◆ **PROMPT**
In the entries that follow, the lines from the one with "if (wr_lat_lo) latch_q[BYTE_W-1:0]" through the one with "p_hold_r10: assert property" are the ones to write out, exactly and with both ends included. Nothing else should appear.

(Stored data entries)
━━━━━━━━━━━━━━━━━━━━

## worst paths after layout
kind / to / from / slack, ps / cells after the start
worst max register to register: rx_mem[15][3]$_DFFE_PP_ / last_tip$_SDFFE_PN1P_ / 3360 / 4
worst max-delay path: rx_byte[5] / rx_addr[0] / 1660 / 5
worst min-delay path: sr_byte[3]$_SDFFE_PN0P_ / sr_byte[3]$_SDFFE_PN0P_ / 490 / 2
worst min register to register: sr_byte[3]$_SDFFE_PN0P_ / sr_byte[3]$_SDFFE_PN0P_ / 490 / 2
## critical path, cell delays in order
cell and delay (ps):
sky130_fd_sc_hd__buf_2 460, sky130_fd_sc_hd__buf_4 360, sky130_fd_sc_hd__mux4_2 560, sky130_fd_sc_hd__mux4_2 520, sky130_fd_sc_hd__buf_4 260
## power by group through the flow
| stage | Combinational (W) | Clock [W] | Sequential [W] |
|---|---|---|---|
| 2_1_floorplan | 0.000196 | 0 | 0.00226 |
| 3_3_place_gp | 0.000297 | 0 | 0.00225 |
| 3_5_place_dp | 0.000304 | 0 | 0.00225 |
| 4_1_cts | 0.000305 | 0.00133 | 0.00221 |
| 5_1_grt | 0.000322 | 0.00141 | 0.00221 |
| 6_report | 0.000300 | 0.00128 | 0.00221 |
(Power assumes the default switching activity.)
**config.mk**
```make
export PLATFORM = sky130hd
export DESIGN_NAME = pct_timer
export DESIGN_NICKNAME = d
export VERILOG_FILES = /design/src/rtl/pct_pkg.sv /design/src/rtl/pct_prescaler.sv /design/src/rtl/pct_counter.sv /design/src/rtl/pct_match_flag.sv /design/src/rtl/pct_timer.sv
export SDC_FILE = /design/constraint.sdc
export NUM_CORES = 1
export LEC_CHECK = 0
export ABC_AREA = 1
export BUFFER_PORTS_ARGS = -buffer_cell sky130_fd_sc_hd__buf_2
export CORE_UTILIZATION = 45
export DETAILED_ROUTE_END_ITERATION = 7
export GPL_TIMING_DRIVEN = 0
export SYNTH_ARGS = -nofsm -noshare
export SYNTH_HDL_FRONTEND = slang
export SYNTH_SLANG_ARGS = --single-unit
```
**constraint.sdc**
```tcl
create_clock -name clk -period 2 [get_ports clk]
set_input_delay 0 -clock clk [delete_from_list [all_inputs] [get_ports clk]]
set_output_delay 0 -clock clk [all_outputs]
set_load 0.1 [all_outputs]
```
<file path="src/rtl/tmr_pkg.sv">
package tmr_pkg;

  typedef enum logic [3:0] {
    OFS_PDB  = 4'd0,
    OFS_PDA  = 4'd1,
    OFS_DIRB = 4'd2,
    OFS_DIRA = 4'd3,
    OFS_T1CL = 4'd4,
    OFS_T1CH = 4'd5,
    OFS_T1LL = 4'd6,
    OFS_T1LH = 4'd7,
    OFS_T2L  = 4'd8,
    OFS_T2H  = 4'd9,
    OFS_SHF  = 4'd10,
    OFS_AUX  = 4'd11,
    OFS_PER  = 4'd12,
    OFS_FLG  = 4'd13,
    OFS_ENA  = 4'd14,
    OFS_SPR  = 4'd15
  } reg_ofs_e;

  // flag bit positions
  localparam int FLG_SHF = 2;
  localparam int FLG_T2  = 5;
  localparam int FLG_T1  = 6;

  // auxiliary control: timer-1 mode field and its free-running code
  localparam int        AUX_MODE_HI = 7;
  localparam int        AUX_MODE_LO = 6;
  localparam logic [1:0] MODE_FREE  = 2'b01;

  // offsets that are plain read/write storage
  function automatic logic is_plain(input int ofs);
    case (ofs)
      0, 1, 2, 3, 10, 11, 12, 15: is_plain = 1'b1;
      default:                    is_plain = 1'b0;
    endcase
  endfunction

endpackage

</file>
<file path="src/rtl/tmr_t1_unit.sv">
module tmr_t1_unit #(
  parameter int BYTE_W = 8
) (
  input  logic                  clk,
  input  logic                  rst_n,
  input  logic                  tick,
  input  logic                  wr_lat_lo,
  input  logic                  wr_lat_hi,
  input  logic                  wr_cnt_hi,
  input  logic [BYTE_W-1:0]     wdata,
  output logic [2*BYTE_W-1:0]   cnt_o,
  output logic [2*BYTE_W-1:0]   latch_o,
  output logic                  expire_o
);
  localparam int CNT_W = 2*BYTE_W;

  logic [CNT_W-1:0] cnt_q, latch_q, load_val;
  logic             wrap_q;
  logic [CNT_W:0]   stepped;

  // one tick of the period: ...,1,0,all-ones,latch,...
  function automatic logic [CNT_W:0] t1_step(input logic [CNT_W-1:0] cnt,
                                             input logic wrap,
                                             input logic [CNT_W-1:0] latch);
    if (wrap)            t1_step = {1'b0, latch};
    else if (cnt == '0)  t1_step = {1'b1, {CNT_W{1'b1}}};
    else                 t1_step = {1'b0, cnt - 1'b1};
  endfunction

  assign stepped  = t1_step(cnt_q, wrap_q, latch_q);
  assign load_val = {wdata, latch_q[BYTE_W-1:0]};
  assign expire_o = tick && !wr_cnt_hi && !wrap_q && (cnt_q == '0);
  assign cnt_o    = cnt_q;
  assign latch_o  = latch_q;

  always_ff @(posedge clk) begin
    if (!rst_n) begin
      cnt_q   <= '1;
      latch_q <= '1;
      wrap_q  <= 1'b0;
    end else if (wr_cnt_hi) begin
      latch_q <= load_val;
      cnt_q   <= load_val;
      wrap_q  <= 1'b0;
    end else begin
      if (tick) begin
        cnt_q  <= stepped[CNT_W-1:0];
        wrap_q <= stepped[CNT_W];
      end
      if (wr_lat_lo) latch_q[BYTE_W-1:0]     <= wdata;
      if (wr_lat_hi) latch_q[CNT_W-1:BYTE_W] <= wdata;
    end
  end

  p_reload_r2: assert property (@(posedge clk) disable iff (!rst_n)
    (tick && !wr_cnt_hi && wrap_q) |=> (cnt_q == $past(latch_q)));

  p_wrap_r2: assert property (@(posedge clk) disable iff (!rst_n)
    (tick && !wr_cnt_hi && !wrap_q && cnt_q == '0) |=> (cnt_q == {CNT_W{1'b1}}));

  p_load_r4: assert property (@(posedge clk) disable iff (!rst_n)
    wr_cnt_hi |=> (cnt_q == latch_q && cnt_q[CNT_W-1:BYTE_W] == $past(wdata)));

  p_hold_r10: assert property (@(posedge clk) disable iff (!rst_n)
    (!tick && !wr_cnt_hi) |=> $stable(cnt_q));

endmodule

</file>
<file path="src/rtl/tmr_t2_unit.sv">
module tmr_t2_unit #(
  parameter int BYTE_W = 8
) (
  input  logic                  clk,
  input  logic                  rst_n,
  input  logic                  tick,
  input  logic                  wr_lo,
  input  logic                  wr_hi,
  input  logic [BYTE_W-1:0]     wdata,
  output logic [2*BYTE_W-1:0]   cnt_o,
  output logic                  underflow_o
);
  localparam int CNT_W = 2*BYTE_W;

  logic [CNT_W-1:0]  cnt_q;
  logic [BYTE_W-1:0] lo_q;

  assign cnt_o       = cnt_q;
  assign underflow_o = tick && !wr_hi && (cnt_q == '0);

  always_ff @(posedge clk) begin
    if (!rst_n) begin
      cnt_q <= '1;
      lo_q  <= '0;
    end else begin
      if (wr_lo) lo_q <= wdata;
      if (wr_hi)     cnt_q <= {wdata, lo_q};
      else if (tick) cnt_q <= cnt_q - 1'b1;
    end
  end

  p_t2_dec_r6: assert property (@(posedge clk) disable iff (!rst_n)
    (tick && !wr_hi) |=> (cnt_q == $past(cnt_q) - 1'b1));

  p_t2_load_r6: assert property (@(posedge clk) disable iff (!rst_n)
    wr_hi |=> (cnt_q == {$past(wdata), $past(lo_q)}));

  p_t2_hold_r10: assert property (@(posedge clk) disable iff (!rst_n)
    (!tick && !wr_hi) |=> $stable(cnt_q));

endmodule

</file>
<file path="src/rtl/tmr_irq_regs.sv">
module tmr_irq_regs #(
  parameter int               FLG_W    = 7,
  parameter logic [FLG_W-1:0] IRQ_MASK = 7'h44
) (
  input  logic             clk,
  input  logic             rst_n,
  input  logic [FLG_W-1:0] set_vec,
  input  logic [FLG_W-1:0] clr_vec,
  input  logic             ena_wr,
  input  logic [FLG_W:0]   ena_wdata,
  output logic [FLG_W-1:0] flags_o,
  output logic [FLG_W-1:0] ena_o,
  output logic             summary_o,
  output logic             irq_o
);
  logic [FLG_W-1:0] flags_q, ena_q;

  // bit FLG_W selects set (1) or clear (0) for the ones in the lower bits
  function automatic logic [FLG_W-1:0] ena_next(input logic [FLG_W-1:0] cur,
                                                input logic [FLG_W:0] w);
    if (w[FLG_W]) ena_next = cur | w[FLG_W-1:0];
    else          ena_next = cur & ~w[FLG_W-1:0];
  endfunction

  always_ff @(posedge clk) begin
    if (!rst_n) begin
      flags_q <= '0;
      ena_q   <= '0;
    end else begin
      flags_q <= (flags_q & ~clr_vec) | set_vec;
      if (ena_wr) ena_q <= ena_next(ena_q, ena_wdata);
    end
  end

  assign flags_o   = flags_q;
  assign ena_o     = ena_q;
  assign summary_o = |(flags_q & ena_q);
  assign irq_o     = |(flags_q & ena_q & IRQ_MASK);

  p_set_wins_r7: assert property (@(posedge clk) disable iff (!rst_n)
    (set_vec != '0) |=> ((flags_q & $past(set_vec)) == $past(set_vec)));

  p_clear_r7: assert property (@(posedge clk) disable iff (!rst_n)
    (clr_vec != '0) |=> ((flags_q & $past(clr_vec) & ~$past(set_vec)) == '0));

  p_no_rise_r7: assert property (@(posedge clk) disable iff (!rst_n)
    (set_vec == '0) |=> ((flags_q & ~$past(flags_q)) == '0));

  p_ena_set_r8: assert property (@(posedge clk) disable iff (!rst_n)
    (ena_wr && ena_wdata[FLG_W]) |=>
      ((ena_q & $past(ena_wdata[FLG_W-1:0])) == $past(ena_wdata[FLG_W-1:0])));

  p_ena_clr_r8: assert property (@(posedge clk) disable iff (!rst_n)
    (ena_wr && !ena_wdata[FLG_W]) |=> ((ena_q & $past(ena_wdata[FLG_W-1:0])) == '0));

  p_irq_quiet_r9: assert property (@(posedge clk) disable iff (!rst_n)
    (!irq_o && set_vec == '0 && !ena_wr) |=> !irq_o);

endmodule

</file>
<file path="src/rtl/tick_timer_irq.sv">
module tick_timer_irq #(
  parameter int BYTE_W = 8,
  parameter int ADDR_W = 4
) (
  input  logic              clk,
  input  logic              rst_n,
  input  logic              tick_en,
  input  logic              bus_en,
  input  logic              bus_we,
  input  logic [ADDR_W-1:0] bus_addr,
  input  logic [BYTE_W-1:0] bus_wdata,
  output logic [BYTE_W-1:0] bus_rdata,
  input  logic              shift_evt,
  output logic              irq
);
  import tmr_pkg::*;

  localparam int NREG  = 1 << ADDR_W;
  localparam int CNT_W = 2*BYTE_W;
  localparam int FLG_W = BYTE_W - 1;
  localparam logic [FLG_W-1:0] IRQ_MASK = FLG_W'((1 << FLG_SHF) | (1 << FLG_T1));

  logic [NREG-1:0]   wr_hit, rd_hit;
  logic [BYTE_W-1:0] plain_q [NREG];
  logic [CNT_W-1:0]  t1_cnt, t1_latch, t2_cnt;
  logic              t1_expire, t2_underflow, free_mode;
  logic [FLG_W-1:0]  set_vec, clr_vec, flags, ena;
  logic              flg_sum;

  // one-hot access strobes per offset
  for (genvar g = 0; g < NREG; g++) begin : g_dec
    assign wr_hit[g] = bus_en &&  bus_we && (bus_addr == ADDR_W'(g));
    assign rd_hit[g] = bus_en && !bus_we && (bus_addr == ADDR_W'(g));
  end

  always_ff @(posedge clk) begin
    for (int i = 0; i < NREG; i++) begin
      if (!rst_n)                         plain_q[i] <= '0;
      else if (wr_hit[i] && is_plain(i)) plain_q[i] <= bus_wdata;
    end
  end

  assign free_mode = (plain_q[int'(OFS_AUX)][AUX_MODE_HI:AUX_MODE_LO] == MODE_FREE);

  tmr_t1_unit #(.BYTE_W(BYTE_W)) u_t1 (
    .clk       (clk),
    .rst_n     (rst_n),
    .tick      (tick_en),
    .wr_lat_lo (wr_hit[int'(OFS_T1CL)] || wr_hit[int'(OFS_T1LL)]),
    .wr_lat_hi (wr_hit[int'(OFS_T1LH)]),
    .wr_cnt_hi (wr_hit[int'(OFS_T1CH)]),
    .wdata     (bus_wdata),
    .cnt_o     (t1_cnt),
    .latch_o   (t1_latch),
    .expire_o  (t1_expire)
  );

  tmr_t2_unit #(.BYTE_W(BYTE_W)) u_t2 (
    .clk         (clk),
    .rst_n       (rst_n),
    .tick        (tick_en),
    .wr_lo       (wr_hit[int'(OFS_T2L)]),
    .wr_hi       (wr_hit[int'(OFS_T2H)]),
    .wdata       (bus_wdata),
    .cnt_o       (t2_cnt),
    .underflow_o (t2_underflow)
  );

  always_comb begin
    set_vec          = '0;
    set_vec[FLG_T1]  = t1_expire && free_mode;
    set_vec[FLG_T2]  = t2_underflow;
    set_vec[FLG_SHF] = shift_evt;
    clr_vec          = wr_hit[int'(OFS_FLG)] ? bus_wdata[FLG_W-1:0] : '0;
    if (rd_hit[int'(OFS_T1CL)] || wr_hit[int'(OFS_T1CH)] || wr_hit[int'(OFS_T1LH)])
      clr_vec[FLG_T1] = 1'b1;
    if (rd_hit[int'(OFS_T2L)]) clr_vec[FLG_T2]  = 1'b1;
    if (rd_hit[int'(OFS_SHF)]) clr_vec[FLG_SHF] = 1'b1;
  end

  tmr_irq_regs #(.FLG_W(FLG_W), .IRQ_MASK(IRQ_MASK)) u_irq (
    .clk       (clk),
    .rst_n     (rst_n),
    .set_vec   (set_vec),
    .clr_vec   (clr_vec),
    .ena_wr    (wr_hit[int'(OFS_ENA)]),
    .ena_wdata (bus_wdata),
    .flags_o   (flags),
    .ena_o     (ena),
    .summary_o (flg_sum),
    .irq_o     (irq)
  );

  always_comb begin
    bus_rdata = plain_q[bus_addr];
    case (bus_addr)
      ADDR_W'(OFS_T1CL): bus_rdata = t1_cnt[BYTE_W-1:0];
      ADDR_W'(OFS_T1CH): bus_rdata = t1_cnt[CNT_W-1:BYTE_W];
      ADDR_W'(OFS_T1LL): bus_rdata = t1_latch[BYTE_W-1:0];
      ADDR_W'(OFS_T1LH): bus_rdata = t1_latch[CNT_W-1:BYTE_W];
      ADDR_W'(OFS_T2L):  bus_rdata = t2_cnt[BYTE_W-1:0];
      ADDR_W'(OFS_T2H):  bus_rdata = t2_cnt[CNT_W-1:BYTE_W];
      ADDR_W'(OFS_FLG):  bus_rdata = {flg_sum, flags};
      ADDR_W'(OFS_ENA):  bus_rdata = {1'b1, ena};
      default: ;
    endcase
  end

  p_free_flag_r3: assert property (@(posedge clk) disable iff (!rst_n)
    (t1_expire && free_mode) |=> flags[FLG_T1]);

  p_mode_quiet_r3: assert property (@(posedge clk) disable iff (!rst_n)
    (!free_mode && !flags[FLG_T1]) |=> !flags[FLG_T1]);

  p_rd_clr_r5: assert property (@(posedge clk) disable iff (!rst_n)
    (rd_hit[int'(OFS_T2L)] && !t2_underflow) |=> !flags[FLG_T2]);

endmodule

</file>
<file path="config.mk">
export PLATFORM = sky130hd
export DESIGN_NAME = tick_timer_irq
export DESIGN_NICKNAME = d
export VERILOG_FILES = /design/src/rtl/tmr_pkg.sv /design/src/rtl/tmr_t1_unit.sv /design/src/rtl/tmr_t2_unit.sv /design/src/rtl/tmr_irq_regs.sv /design/src/rtl/tick_timer_irq.sv
export SDC_FILE = /design/constraint.sdc
export NUM_CORES = 1
export LEC_CHECK = 0
export ABC_CLOCK_PERIOD_IN_PS = 3700
export CAP_MARGIN = 20
export CORE_MARGIN = 2
export CORE_UTILIZATION = 50
export DETAILED_ROUTE_END_ITERATION = 8
export PLACE_DENSITY = 0.69
export SYNTH_ARGS = -nofsm -noshare
export SYNTH_HDL_FRONTEND = slang
export SYNTH_SLANG_ARGS = --single-unit
</file>
<file path="constraint.sdc">
create_clock -name clk -period 3.7 [get_ports clk]
set_input_delay 0.555 -clock clk [delete_from_list [all_inputs] [get_ports clk]]
set_output_delay 0.555 -clock clk [all_outputs]
set_load 0.02 [all_outputs]
</file>
==> summary.md <==
The run finished with clean final reports. The run gives 44 as the row count. The tools report the global-route wire length before repair as 37.5 mm. The antenna cell count came out at 0.

For this run the aggregate overflow at the end of global routing stands at 0. The number of design-rule violations left by the first detailed-router iteration is 807. For the clock buffer count from CTS, the log shows 17. After filler insertion, the fill cell instance count of the layout stands at 1315. The tightest min-delay check is of the flip-flop to flip-flop type. The logs give 51.0% for the initial cell density of the core and 807 for the number of cells produced by synthesis. By area, the combinational part of the netlist is dominated by simple AND/OR/NAND/NOR gates. The clock passes through at most 2 buffers. For this run, design rule violations remaining after detail routing come to 0.

At the end of the flow, the number of nets in the layout was 856. Buffers placed on the I/O ports in this run total 26. The share of flip-flops with an asynchronous set or reset after synthesis was 0%; the number of enable-type register cells in the synthesized netlist was 64.

Synthesis instantiated 76 different standard cells from the library. The warning count from the yosys run is 0, and the xor and xnor fraction of the mapped netlist area is 2.14%. Timing would allow up to 0.275 GHz. The run gives 27 as the count of pins on the block boundary. The multiplexer area fraction after synthesis is 6.01%.

Across the run, the number of max-cap violations was 0. The kind of cell with the highest combined delay along the critical path is buffers and inverters. The run gives 0.00735 sq mm as the post-synth design cell area. Layout cell share with drive strength beyond 1: 11.5%. The worst setup path is captured at a primary output. The adder-cell share of the synthesized area is 0.681%.

The tree is rooted in a clkbuf_16. For the count of hold-fix buffers inserted at cts, the log shows 0. The portion of the clock cycle consumed by the worst path in the final layout was 98.2%. Summing the sequential cell areas from Yosys gives 45.5% of the chip area.

The tools report the number of sinks driven by the clock tree as 135. Initial antenna violation count: 0. Clock latency on the worst-skew pair, taken at its later pin, is 0.44 ns.

The congestion estimate from routability-driven global placement came to 0.968. In the final layout, the multi-input gates occupy 0.00368 sq mm. The clock skew after layout was 0.0144 ns; the ratio of routed vias to standard cells was 6.48. The arrival time at the worst endpoint came out at 3.08 ns. Dividing total power by cell area gives a power density of 448 mW/mm^2. The setup slack at placement is 0.0349 ns, and the number of buffer and inverter instances along the worst setup path is 5.

Setup repair after global routing left no endpoint under its margin. IR analysis of the VDD net gives a maximum drop of 0.310 mV. For this block, the routed nets add up to 24.4 mm of wire.

The width of the die works out to 125 microns. In this run the vertical extent of the chip is 125 microns. The H-tree was split into 4 levels.

Counting every net in the synthesized netlist gives 829. After floorplanning, the core was sized to cover 0.0144 sq mm. Class of the most critical setup path: primary input to primary output.

Traced cell by cell, the critical path runs through clkdlybuf4s50_1, buf_12, nor2b_1, buf_4, a32o_1, a2111oi_1, buf_4, a21oi_1, clkdlybuf4s50_1. Summing all flip-flop and latch instances after layout gives 0.00334 sq mm. The final route contains 6684 vias.

The synthesized design contains 135 register bits. After legalization and detailed placement, the total HPWL measured 16.9 mm. The largest single stage delay on the critical path is 0.55 ns. The cell with the largest stage delay on the worst path is clkdlybuf4s50_1. Leakage power summed over all cells: 3.17 nW. The worst pin sits at a relative slew slack of 33.3%. For the worst setup path, the data required time is 3.14 ns. Dividing the detail-routed wire length by the instance count gives 23.7 microns.

The basic-gate share of the synthesized area counting and, or, nand and nor cells is 24.7%. Compared with the post-synthesis result, the final layout area differs by 16.0%. Die footprint: 0.0157 sq mm. Among all flip-flop cells after synthesis, the most frequent one is dfxtp_1. Adding up every negative setup slack in the final design gives 0 ns. Post-CTS timing repair inserted 0 buffers for setup. The tightest hold path in the finished design has a slack of 0.458 ns.

Of all nets on the critical path, the largest fanout is 39. At the pin with the least slew margin, the transition time is 0.997 ns. The first-pass iteration count of the detailed router is 5, and the final critical-path required period is 3.63 ns. The clock-pin slew on the worst setup and hold paths is 0.06 ns.

The final hold violation count was 0. Once detail routing completed, the nets flagged for antenna violations numbered 0. Setup violations remaining at the end of the flow were counted as 0.

The maximum number of pins on one net before global-route repair was 54; the cell area after layout was 0.00853 sq mm. The compound-gate portion of the synthesized area was 16.5%. The mean cell area of the mapped netlist came out at 9.11 sq um. Max-slew violation count: 0. Global routing consumed, over all layers together, 31.4% of the routing resources. The number of global-route vias before repair is 6337. STA classifies the critical path startpoint as a primary input. Summing all placed instances gives a cell area of 0.00794 sq mm. TritonCTS built the clock tree. The post-route worst setup slack came out at 0.0684 ns.
state kept, by name (all words and copies together) (netlist names), named ones only:
signal	flops
plain_q	64
u_irq.flags_o	7
u_t1.cnt_o	16
u_t1.latch_o	16
u_t1.wrap_q	1
u_t2.cnt_o	16
u_t2.lo_q	8
final timing paths:
path / start / to / slack [ns] / depth (start not counted)
worst max register to register: u_t1.cnt_o[10] / u_irq.flags_o[6] / 1.59 / 5
worst max-delay path: bus_addr[3] / bus_rdata[7] / 0.07 / 9
worst min register to register: u_irq.flags_o[1] / u_irq.flags_o[1] / 0.46 / 2
worst min-delay path: u_irq.flags_o[1] / u_irq.flags_o[1] / 0.46 / 2
worst register-to-register path: stages, from the launching register on:
cell and delay [ns]:
dfxtp_1 0.41, nor4_2 0.49, nand4_2 0.25, nor2_1 0.49, nand4_1 0.22, a21oi_1 0.18
stage by stage:
step,std cells,util [%],power (mW)
floorplan,807,-,1.94
global placement,999,55.0,2.13
global route,1031,59.1,3.93
finish,1031,59.1,3.82
CTS,1031,59.1,3.82
detailed placement,999,55.0,2.14
cells in the final DEF, fill, tap and decap left out, drive strengths merged, types with 6 or more instances in the layout:
cell            n
clkdlybuf4s50  24
nand4          13
nor4           10
nor2b          11
o211ai         18
a221oi          7
mux4            8
xnor2          15
o31ai           7
and2           59
nor3           27
edfxtp         64
a21oi          33
inv            27
a22oi          11
mux2i          25
buf            44
dfxtp          71
nand2b          6
o22ai           9
nor2           65
nand2          90
nand3          40
a31oi           6
clkbuf         19
o21ai          51
cells in the mapped netlist (all sizes together) (13+ instances only):
cell type	number	area, sq um
nand2	90	340
dfxtp	71	1420
nor2	65	246
edfxtp	64	1920
and2	59	369
o21ai	51	259
clkbuf	49	184
nand3	40	200
a21oi	33	165
nor3	27	140
mux2i	25	250
inv	20	75.1
o211ai	18	135
xnor2	15	131
nand4	13	87.6
cell families (layout without fill, tap and decap cells):
kind of cell,Yosys count,count (layout)
AO/OA/AOI/OAI,184,184
XOR/XNOR,18,18
adder cells (fa/ha/maj),4,4
buffers and inverters,81,121
flip-flops,135,135
multiplexers,34,34
AND/OR/NAND/NOR,351,351
cell type report:
type	instances	share of cell area, %
clock buffer	19	5.33
clock inverter	13	1.57
inverter	21	0.924
multi-input combinational	591	43.2
sequential	135	39.2
tap	184	2.70
timing repair buffer	68	7.07
where the power goes:
| group | switching [mW] | leakage [nW] | internal (mW) | total, mW |
|---|---|---|---|---|
| logic | 0.267 | 1.70 | 0.172 | 0.440 |
| registers | 0.0586 | 1.19 | 1.62 | 1.68 |
| clock network | 0.718 | 0.284 | 0.984 | 1.70 |
| total | 1.04 | 3.17 | 2.78 | 3.82 |
per-layer routing:
layer,track usage (%),routed length [microns],vias up
met4,11.2,787,0
li1,-,-,3011
met2,50.3,11300,346
met1,42.3,10200,3262
met3,6.80,2130,65
met5,0,0,-
repair_timing:
item,4_1_cts,5_1_grt
gates resized for setup,0,2
hold endpoints to repair,0,0
setup endpoints to repair,0,2
(Power assumes the default switching activity.)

━━━━━━━━━━━━━━━━━━━━

◆ **OUTPUT**
      if (wr_lat_lo) latch_q[BYTE_W-1:0]     <= wdata;
      if (wr_lat_hi) latch_q[CNT_W-1:BYTE_W] <= wdata;
    end
  end

  p_reload_r2: assert property (@(posedge clk) disable iff (!rst_n)
    (tick && !wr_cnt_hi && wrap_q) |=> (cnt_q == $past(latch_q)));

  p_wrap_r2: assert property (@(posedge clk) disable iff (!rst_n)
    (tick && !wr_cnt_hi && !wrap_q && cnt_q == '0) |=> (cnt_q == {CNT_W{1'b1}}));

  p_load_r4: assert property (@(posedge clk) disable iff (!rst_n)
    wr_cnt_hi |=> (cnt_q == latch_q && cnt_q[CNT_W-1:BYTE_W] == $past(wdata)));

  p_hold_r10: assert property (@(posedge clk) disable iff (!rst_n)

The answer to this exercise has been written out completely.